第44話
翌日の放課後。
下校しようとして、柚月は途方に暮れる。
(……この地図、どこら辺のだろ?)
再び、手にしているメモ用紙に視線を落とす。そこに書かれているのは、かなり大雑把に書かれた地図だった。柚月の自宅付近だとは判別できるが、具体的な場所が思い浮かばない。
簡略化されすぎていて、目的地までの道が抜けている。
昨夜、帰り際に朱堂から渡されたものだ。何でも、記した場所で『面白いもの』を見つけたらしい。その辺りを調べてこいと言わても、何を留意すべきか前任の【彷徨者】は教えてくれなかった。全く手がかりもなしに指定する場所へ行って、発見できるわけがないだろうに。
東雲からも『調べるだけ調べてみろ』と言われたら、断る口実もない。
自分の世界での、お使いは初めてだ。兄から頼まれる夕食の買い出しとは勝手が違いすぎる。柚月ひとりで探索・調査をしなければならない。

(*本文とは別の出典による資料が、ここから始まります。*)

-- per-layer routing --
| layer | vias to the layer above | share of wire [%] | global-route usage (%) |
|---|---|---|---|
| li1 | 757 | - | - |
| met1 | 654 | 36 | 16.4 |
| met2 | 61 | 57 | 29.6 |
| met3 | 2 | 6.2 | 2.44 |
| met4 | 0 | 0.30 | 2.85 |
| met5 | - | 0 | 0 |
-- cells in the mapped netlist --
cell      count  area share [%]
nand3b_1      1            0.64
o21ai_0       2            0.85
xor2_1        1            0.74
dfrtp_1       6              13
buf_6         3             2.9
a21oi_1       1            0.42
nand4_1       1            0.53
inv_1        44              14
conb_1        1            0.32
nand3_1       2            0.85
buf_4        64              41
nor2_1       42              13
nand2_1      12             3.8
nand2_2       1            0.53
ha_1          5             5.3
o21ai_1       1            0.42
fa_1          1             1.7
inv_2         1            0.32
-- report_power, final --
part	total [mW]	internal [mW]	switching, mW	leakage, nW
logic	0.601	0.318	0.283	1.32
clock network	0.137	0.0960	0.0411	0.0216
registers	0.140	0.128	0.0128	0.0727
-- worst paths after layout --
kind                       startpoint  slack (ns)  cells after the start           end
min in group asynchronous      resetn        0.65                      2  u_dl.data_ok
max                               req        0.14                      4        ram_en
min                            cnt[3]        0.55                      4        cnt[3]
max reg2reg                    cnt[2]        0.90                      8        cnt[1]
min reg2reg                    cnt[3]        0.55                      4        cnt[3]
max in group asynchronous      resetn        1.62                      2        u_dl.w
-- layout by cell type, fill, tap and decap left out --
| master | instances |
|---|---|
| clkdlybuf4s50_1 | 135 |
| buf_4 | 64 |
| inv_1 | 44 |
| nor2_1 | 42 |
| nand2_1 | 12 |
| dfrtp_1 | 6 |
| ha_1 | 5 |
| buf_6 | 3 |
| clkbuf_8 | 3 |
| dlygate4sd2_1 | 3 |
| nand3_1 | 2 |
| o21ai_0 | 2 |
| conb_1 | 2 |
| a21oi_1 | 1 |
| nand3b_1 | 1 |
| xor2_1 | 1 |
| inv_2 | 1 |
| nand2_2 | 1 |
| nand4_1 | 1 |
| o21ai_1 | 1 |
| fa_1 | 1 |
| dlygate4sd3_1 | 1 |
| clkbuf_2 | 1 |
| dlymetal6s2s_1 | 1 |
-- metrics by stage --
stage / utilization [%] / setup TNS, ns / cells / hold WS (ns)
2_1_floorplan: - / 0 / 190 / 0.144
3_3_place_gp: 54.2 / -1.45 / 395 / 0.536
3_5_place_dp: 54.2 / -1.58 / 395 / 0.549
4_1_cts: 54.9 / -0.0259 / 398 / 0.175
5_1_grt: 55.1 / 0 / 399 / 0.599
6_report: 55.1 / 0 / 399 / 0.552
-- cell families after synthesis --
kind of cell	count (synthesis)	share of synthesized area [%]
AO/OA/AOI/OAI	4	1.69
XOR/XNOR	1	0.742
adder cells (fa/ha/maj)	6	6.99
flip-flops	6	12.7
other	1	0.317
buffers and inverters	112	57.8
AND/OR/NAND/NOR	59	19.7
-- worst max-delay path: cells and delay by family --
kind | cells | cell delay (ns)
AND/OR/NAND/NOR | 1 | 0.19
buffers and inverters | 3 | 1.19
`src/rtl/ff_exercise_sequencer.sv`:
```
// Stimulus sequencer for the lab SR and D flip-flop boards: walks the SR transition table,
// then toggles the D flop, checks each settled response and reports BUSY/DONE/PASS plus error info.
module ff_exercise_sequencer #(
    parameter int SETTLE_CYCLES = 2,
    parameter int D_STEPS       = 6
) (
    input  logic       CLK,
    input  logic       RST,
    input  logic       START,
    input  logic       Q_IN,
    input  logic       QBAR_IN,
    input  logic       P_IN,
    output logic       R,
    output logic       S,
    output logic       D,
    output logic       BUSY,
    output logic       DONE,
    output logic       PASS,
    output logic [3:0] ERR_COUNT,
    output logic [3:0] ERR_STEP
);

    typedef enum logic [2:0] {
        ST_IDLE,
        ST_APPLY,
        ST_WAIT,
        ST_CHECK,
        ST_FIN
    } state_t;

    localparam logic [3:0] LAST_STEP = 4'(8 + D_STEPS - 1);
    localparam logic [3:0] SETTLE    = 4'(SETTLE_CYCLES);

    // SR transition table, bit i belongs to step i
    localparam logic [7:0] SR_R_TAB = 8'b1110_0001;
    localparam logic [7:0] SR_S_TAB = 8'b1101_0100;
    localparam logic [7:0] SR_Q_TAB = 8'b0001_1100;

    state_t     state_q;
    logic [3:0] step_q;
    logic [3:0] cnt_q;
    logic       r_q, s_q, d_q;
    logic       busy_q, done_q, pass_q;
    logic [3:0] err_cnt_q;
    logic [3:0] err_step_q;

    logic       step_err_d;
    logic [3:0] err_cnt_d;

    // Steps 6 and 7 drive R=S=1, an illegal SR input, so they never flag an error
    always_comb begin
        step_err_d = 1'b0;
        if (step_q[3]) begin
            step_err_d = (P_IN != ~step_q[0]);
        end else if (step_q[2:1] != 2'b11) begin
            step_err_d = (Q_IN != SR_Q_TAB[step_q[2:0]]) || (Q_IN == QBAR_IN);
        end
    end

    assign err_cnt_d = (err_cnt_q == 4'hF) ? err_cnt_q : err_cnt_q + 4'd1;

    always_ff @(posedge CLK) begin
        if (RST) begin
            state_q    <= ST_IDLE;
            step_q     <= 4'd0;
            cnt_q      <= 4'd0;
            r_q        <= 1'b1;
            s_q        <= 1'b0;
            d_q        <= 1'b0;
            busy_q     <= 1'b0;
            done_q     <= 1'b0;
            pass_q     <= 1'b0;
            err_cnt_q  <= 4'd0;
            err_step_q <= 4'd0;
        end else begin
            case (state_q)
                ST_IDLE: begin
                    if (START) begin
                        err_cnt_q  <= 4'd0;
                        err_step_q <= 4'd0;
                        done_q     <= 1'b0;
                        pass_q     <= 1'b0;
                        busy_q     <= 1'b1;
                        step_q     <= 4'd0;
                        state_q    <= ST_APPLY;
                    end
                end
                ST_APPLY: begin
                    if (step_q[3]) begin
                        r_q <= 1'b1;
                        s_q <= 1'b0;
                        d_q <= ~step_q[0];
                    end else begin
                        r_q <= SR_R_TAB[step_q[2:0]];
                        s_q <= SR_S_TAB[step_q[2:0]];
                    end
                    cnt_q   <= SETTLE;
                    state_q <= ST_WAIT;
                end
                ST_WAIT: begin
                    cnt_q <= cnt_q - 4'd1;
                    if (cnt_q <= 4'd1) begin
                        state_q <= ST_CHECK;
                    end
                end
                ST_CHECK: begin
                    if (step_err_d) begin
                        err_cnt_q <= err_cnt_d;
                        if (err_cnt_q == 4'd0) begin
                            err_step_q <= step_q;
                        end
                    end
                    if (step_q == LAST_STEP) begin
                        state_q <= ST_FIN;
                    end else begin
                        step_q  <= step_q + 4'd1;
                        state_q <= ST_APPLY;
                    end
                end
                ST_FIN: begin
                    busy_q  <= 1'b0;
                    done_q  <= 1'b1;
                    pass_q  <= (err_cnt_q == 4'd0);
                    r_q     <= 1'b1;
                    s_q     <= 1'b0;
                    d_q     <= 1'b0;
                    state_q <= ST_IDLE;
                end
                default: state_q <= ST_IDLE;
            endcase
        end
    end

    assign R         = r_q;
    assign S         = s_q;
    assign D         = d_q;
    assign BUSY      = busy_q;
    assign DONE      = done_q;
    assign PASS      = pass_q;
    assign ERR_COUNT = err_cnt_q;
    assign ERR_STEP  = err_step_q;

endmodule

```
==> src/rtl/me_pkg.sv <==
// Shared types and geometry for the motion-estimation window loader.
package me_pkg;

    localparam int DATA_W  = 8;
    localparam int R_DIM   = 16;
    localparam int S_DIM   = 32;
    localparam int R_WORDS = R_DIM * R_DIM;
    localparam int S_WORDS = S_DIM * S_DIM;
    localparam int R_AW    = $clog2(R_WORDS);
    localparam int S_AW    = $clog2(S_WORDS);
    // One counter spans the R load followed by the S load.
    localparam int CNT_W   = $clog2(R_WORDS + S_WORDS);

    typedef enum logic [1:0] {
        IDLE   = 2'd0,
        LOAD_R = 2'd1,
        LOAD_S = 2'd2,
        RUN    = 2'd3
    } state_t;

    typedef struct packed {
        logic [3:0] motion_x;
        logic [3:0] motion_y;
        logic [7:0] best_dist;
    } result_t;

endpackage
### config.mk
export PLATFORM = sky130hd
export DESIGN_NAME = sync_mode_counter
export DESIGN_NICKNAME = d
export VERILOG_FILES = /design/src/rtl/sync_mode_counter.sv
export SDC_FILE = /design/constraint.sdc
export NUM_CORES = 1
export LEC_CHECK = 0
export ABC_AREA = 1
export ABC_CLOCK_PERIOD_IN_PS = 1800
export BUFFER_PORTS_ARGS = -buffer_cell sky130_fd_sc_hd__buf_2
export CORE_MARGIN = 2
export CORE_UTILIZATION = 40
export CTS_BUF_LIST = sky130_fd_sc_hd__clkbuf_4 sky130_fd_sc_hd__clkbuf_8 sky130_fd_sc_hd__clkbuf_16
export DETAILED_ROUTE_END_ITERATION = 6
export HOLD_SLACK_MARGIN = 0.12
export PLACE_DENSITY = 0.59
export SYNTH_ARGS = -nofsm -noshare
export SYNTH_HDL_FRONTEND = slang
export SYNTH_SLANG_ARGS = --single-unit
### constraint.sdc
create_clock -name clk -period 1.8 [get_ports clk]
set_input_delay 0.18 -clock clk [delete_from_list [all_inputs] [get_ports clk]]
set_output_delay 0.18 -clock clk [all_outputs]
set_load 0.01 [all_outputs]
### src/rtl/sync_mode_counter.sv
// sync_mode_counter
//   Synchronous multi-mode counter producing binary up (modulo MOD), binary
//   down (modulo MOD), Gray and Johnson sequences. It has a synchronous clear, a
//   parallel load, a combinational terminal-count strobe and a saturating wrap
//   counter.
//
// Ports
//   clk       rising-edge clock
//   rst       asynchronous, active-high reset
//   en        count enable
//   clr       synchronous clear to the seed of the current mode (also zeroes wraps)
//   load      synchronous parallel load
//   load_val  load value (binary index)
//   mode      00 BIN_UP, 01 BIN_DOWN, 10 GRAY, 11 JOHNSON
//   q         counter output, encoded per mode
//   tc        terminal-count strobe (combinational)
//   wraps     wraps since reset/clear, saturating at all-ones
//   load_err  one-cycle pulse following an illegal load
module sync_mode_counter #(
  parameter int WIDTH    = 3,
  parameter int MOD      = 8,
  parameter int RST_MODE = 0,
  parameter int WRAP_W   = 8
) (
  input  logic              clk,
  input  logic              rst,
  input  logic              en,
  input  logic              clr,
  input  logic              load,
  input  logic [WIDTH-1:0]  load_val,
  input  logic [1:0]        mode,
  output logic [WIDTH-1:0]  q,
  output logic              tc,
  output logic [WRAP_W-1:0] wraps,
  output logic              load_err
);

  typedef enum logic [1:0] {
    BIN_UP   = 2'b00,
    BIN_DOWN = 2'b01,
    GRAY     = 2'b10,
    JOHNSON  = 2'b11
  } mode_e;

  localparam logic [WIDTH-1:0] MOD_M1   = WIDTH'(MOD - 1);
  localparam logic [WIDTH-1:0] J_TERM   = {1'b1, {(WIDTH-1){1'b0}}};
  localparam mode_e            RST_M    = mode_e'(RST_MODE[1:0]);

  // In GRAY mode cnt holds the binary index; q is its Gray encoding.
  // In all other modes cnt is exactly what appears on q.
  mode_e             mode_r, mode_n;
  logic [WIDTH-1:0]  cnt, cnt_n;
  logic [WRAP_W-1:0] wraps_n;
  logic              err_n;
  logic              mode_chg;
  logic              term;

  function automatic logic [WIDTH-1:0] seed(input mode_e m);
    return (m == BIN_DOWN) ? MOD_M1 : '0;
  endfunction

  // A legal Johnson word has at most one transition between adjacent bits.
  function automatic logic johnson_legal(input logic [WIDTH-1:0] c);
    int n;
    n = 0;
    for (int i = 0; i < WIDTH - 1; i++) begin
      if (c[i] != c[i+1]) n++;
    end
    return (n <= 1);
  endfunction

  function automatic logic [WIDTH-1:0] step(input mode_e m, input logic [WIDTH-1:0] c);
    logic [WIDTH-1:0] r;
    case (m)
      BIN_UP:   r = (c == MOD_M1) ? '0 : c + 1'b1;
      BIN_DOWN: r = (c == '0) ? MOD_M1 : c - 1'b1;
      GRAY:     r = c + 1'b1;
      default:  r = johnson_legal(c) ? {c[WIDTH-2:0], ~c[WIDTH-1]} : '0;
    endcase
    return r;
  endfunction

  assign mode_chg = (mode_e'(mode) != mode_r);

  always_comb begin
    term = 1'b0;
    case (mode_r)
      BIN_UP:   term = (cnt == MOD_M1);
      BIN_DOWN: term = (cnt == '0);
      GRAY:     term = (cnt == '1);
      default:  term = (cnt == J_TERM);
    endcase
  end

  assign tc = en & term & ~clr & ~load & ~mode_chg;
  assign q  = (mode_r == GRAY) ? (cnt ^ (cnt >> 1)) : cnt;

  always_comb begin
    mode_n  = mode_r;
    cnt_n   = cnt;
    wraps_n = wraps;
    err_n   = 1'b0;
    if (clr) begin
      cnt_n   = seed(mode_r);
      wraps_n = '0;
    end else if (mode_chg) begin
      // en and load are deliberately dropped in the cycle the mode switches.
      mode_n = mode_e'(mode);
      cnt_n  = seed(mode_e'(mode));
    end else if (load) begin
      case (mode_r)
        BIN_UP, BIN_DOWN: begin
          if (load_val > MOD_M1) begin
            cnt_n = MOD_M1;
            err_n = 1'b1;
          end else begin
            cnt_n = load_val;
          end
        end
        GRAY:    cnt_n = load_val;
        default: err_n = 1'b1;
      endcase
    end else if (en) begin
      cnt_n = step(mode_r, cnt);
      if (tc && (wraps != '1)) wraps_n = wraps + 1'b1;
    end
  end

  always_ff @(posedge clk or posedge rst) begin
    if (rst) begin
      mode_r   <= RST_M;
      cnt      <= seed(RST_M);
      wraps    <= '0;
      load_err <= 1'b0;
    end else begin
      mode_r   <= mode_n;
      cnt      <= cnt_n;
      wraps    <= wraps_n;
      load_err <= err_n;
    end
  end

endmodule

==> results of run 1 <==
==> synth_stat cells <==
library cell,n,area (sq um)
or2_2,1,6.26
nor3b_1,2,15.0
nor2_4,2,22.5
nand2_1,54,203
inv_2,2,7.51
clkinv_2,1,5.00
buf_4,1,7.51
o21bai_1,1,7.51
dfrtp_1,14,350
o21ai_0,6,30.0
ha_1,5,62.6
nand4_1,1,6.26
nand2_2,2,12.5
inv_1,16,60.1
nor2_1,20,75.1
xor2_1,2,17.5
a21oi_1,8,40.0
nand3_1,22,110
nand2_4,2,22.5
nor3_1,1,5.00
a211oi_1,1,7.51
nand3_2,2,20.0
xnor2_1,1,8.76
clkbuf_1,2,7.51
==> where the power goes <==
part	switching, uW	internal, uW
sequential	25.3	331
combinational	166	117
clock	109	123
total	301	571
==> worst min path at each step <==
stage                  from         to  slack, ns  depth (start not counted)
finish              mode[0]  mode_r[0]       0.19                          3
global route        mode[0]  mode_r[0]       0.22                          3
CTS                 mode[0]  mode_r[0]       0.18                          3
detailed placement      rst  mode_r[1]       0.25                          2
global placement        rst   wraps[1]       0.25                          2
floorplan               rst     cnt[0]       0.07                          1
==> worst max-delay path, cell delays in order, from the launching register on <==
cell     delay, ns
dfrtp_1       0.43
ha_1          0.23
ha_2          0.19
nand2_1       0.07
nand3_1       0.10
nand2_2       0.09
nor2_4        0.04
buf_6         0.11
==> per-stage QoR <==
| stage | total power [uW] | setup TNS, ns |
|---|---|---|
| detailed placement | 597 | 0 |
| global placement | 595 | 0 |
| global route | 924 | -0.0226 |
| CTS | 858 | 0 |
| finish | 872 | 0 |
| floorplan | 527 | 0 |
==> layout make-up <==
cell class              instances  area, sq um  share of cell area [%]
multi-input cells             133          706                    51.0
flip-flops and latches         14          352                    25.4
repair buffers                 30          179                    12.9
inverters                      19         72.6                    5.24
well taps                      31         38.8                    2.80
clock buffers                   4         36.3                    2.62
==> layer usage <==
| metal | vias up | wire [microns] | global-route usage, % |
|---|---|---|---|
| met5 | - | 0 | 0 |
| met4 | 0 | 70 | 10.9 |
| met2 | 29 | 1460 | 33.6 |
| met1 | 534 | 1160 | 20.4 |
| li1 | 602 | - | - |
| met3 | 7 | 119 | 2.30 |
==> logic make-up after synthesis <==
family	Yosys count
AOI/OAI and AO/OA	16
xor gates and xnor gates	3
adders and majority gates	5
buffers and inverters	22
DFF	14
and+or+nand+nor	109
==> flip-flops by register name, summed over array words and instances (netlist names) <==
signal,count
cnt,3
mode_r,2
load_err,1
wraps,8
==> what timing repair did <==
action                                 in CTS  in global routing
hold buffers                                1                  0
buffers inserted                            5                  0
endpoints found under the hold margin      14                  0
resized for setup                           4                  8
pin swaps                                   1                  2
setup endpoints to repair                   1                  9
==> results.cfg, run 1 <==
[worst_setup_path]
reg2reg_slack_ns = 0.13
cp_data_arrival_time_ns = 1.54
reg2reg_to = wraps[2]
r2r_start = cnt[0]
cp-endpoint = tc
cp.required_ns = 1.62
r2r_cells = 11
crit_path_end_kind = output pin
cp-start-kind = flop
worstPathMaxFanout = 4
path_class = reg2out
critPathLaunch = cnt[0]

[synthesis]
synth_compound_gate_area_share_pct = 7.67
synth_xor_area_share_pct = 2.37
synth_cells = 169
ys_seq_elements = 14
yosysWarnings = 0
synth_fa_ha_area_share_pct = 5.64
synthSimpleGateAreaFrac_pct = 44.9
synth_top_family_by_area = simple AND/OR/NAND/NOR gates
syn-mean-instance-area_sq_um = 6.57
syn-num-nets = 184
synth_cell_types = 24
synth.mux.area_fraction_pct = 0
seq_area_frac_synth_pct = 31.6
syn_area_sq_um = 1110

[clocking]
cts.sinks = 14
clock_latency_ns = 0.29
cts_buffer_depth = 2
h-tree-depth = 1
cts_tree = yes
numCtsBuffers = 3
clkSlewWorstSetupHoldPaths_ns = 0.09
cts_root_buf = clkbuf_4

[timing]
relSlewSlack_pct = 64.2
period_needed_ns = 1.72
finalSetupViolCount = 0
layout_setup_ws_ns = 0.0759
whs_ns = 0.188
max_freq_ghz = 0.580
worst_pin_slew_ns = 0.537
drv_slew = 0
finClkSkew_ns = 0.00653
post-route-period-util_pct = 95.8
final_hold_viol_count = 0

[grt]
grt_pass1_wl_microns = 4660
grt_start_max_net_pins = 15
grt_overflow_total = 0
grt_use_total_pct = 18.5
antenna_found_initial = 0
grt_pass1_vias = 1126

[status]
status = completed

[die]
dieArea_sq_um = 3210
dieHeight_microns = 56.7
core_area_sq_um = 2690
initial_core_util_pct = 41.3
pin_count = 23
rows = 19
die_w_microns = 56.7

[cells_and_area]
fin_util_pct = 51.5
final_cell_mix = 52 x nand2_1, 21 x nand3_1, 21 x buf_2
fillers = 286
final_common_cell = nand2_1
fin_nets = 216
drive_above_1_share_pct = 27.0
synthToLayoutAreaGrowth_pct = 24.7
final_cell_area_sq_um = 1380
antenna_cells = 0
layout.cells.non_filler = 231

[placement]
placed_cell_area_sq_um = 1260
hpwl_microns = 2070
numPortBuffers = 22
place_worst_setup_slack_ns = 0.107
dp.cells = 221
routabilityCongestion = 0.858

[route]
wl_microns = 2800
drc = 0
final_antenna_net_count = 0
wire_per_inst_microns = 12.1
first_pass_iters = 4
drt_iter0_drc = 15
vias = 1172
post_drt_via_cell_ratio = 5.07

[job]
maxCapViolCount = 0

[hold_path]
holdCritPathClass = in2reg

[power]
p_leak_uw = 0.000753
p_per_area_nw_per_um2 = 630
peakVddDrop_mv = 0.516
Power figures use the tool's default switching activity.
### config.mk
export PLATFORM = sky130hd
export DESIGN_NAME = modulo_encaixotador_duzias
export DESIGN_NICKNAME = d
export VERILOG_FILES = /design/src/rtl/pbl_pkg.sv /design/src/rtl/modulo_contador_bcd_2digitos.sv /design/src/rtl/modulo_encaixotador_duzias.sv
export SDC_FILE = /design/constraint.sdc
export NUM_CORES = 1
export LEC_CHECK = 0
export BUFFER_PORTS_ARGS = -buffer_cell sky130_fd_sc_hd__buf_4
export CORE_MARGIN = 3
export CORE_UTILIZATION = 50
export CTS_BUF_LIST = sky130_fd_sc_hd__clkbuf_8
export DETAILED_ROUTE_END_ITERATION = 8
export GPL_ROUTABILITY_DRIVEN = 0
export MAX_ROUTING_LAYER = met4
export PLACE_DENSITY = 0.76
export SYNTH_ARGS = -nofsm -noshare
export SYNTH_HDL_FRONTEND = slang
export SYNTH_SLANG_ARGS = --single-unit
### constraint.sdc
create_clock -name clk -period 2.88 [get_ports clk]
set_input_delay 0.432 -clock clk [delete_from_list [all_inputs] [get_ports clk]]
set_output_delay 0.432 -clock clk [all_outputs]
set_load 0.005 [all_outputs]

東雲はともかく、朱堂は何を期待しているのか。この世界に現役女子高生の権限など、あるようでないものなのに。警察ではないのだから、素人が見てもわかるはずがない。
自然と足取りは重くなり、どこを目指すべきか思案していると。
「柚!」
声の主は、春日だった。安堵するような顔で、こちらに駆け寄ってくる。背後には、友人らしき男子たちにブーイングをされていた。
「いいの? 友達」
「むしろ助かった。あいつら、これから女子大生をナンパしに行くみたいでさ」
「それは大変ね」
「全くだよ。いつも何故か、誘ってくるんだ」
おれなんかいても、仕方ないのに。
ぶつぶつ洩らす幼馴染みに、柚月は胸中で言っておいた。
大丈夫。
あんたなら、女子大生なんか軽くナンパできちゃうわよ。
先日での喫茶店を思い出す。とはいえ、あえてそんなことをしない彼に好感を抱く。
ますます幼馴染みの片想いが実ることを祈った。
「そういうわけだから、一緒に帰ろう。あいつら結構、しつこいんだよ」
「いいけど……ちょっと野暮用をすませてからでいい?」
ナンパを断る口実に使われるのは、構わない。
ただし、夜には東雲からの呼び出しがある。あの男ふたりに、さすがに手ぶらで帰るのは気が引けた。さらっと見るくらいなら支障はないだろう。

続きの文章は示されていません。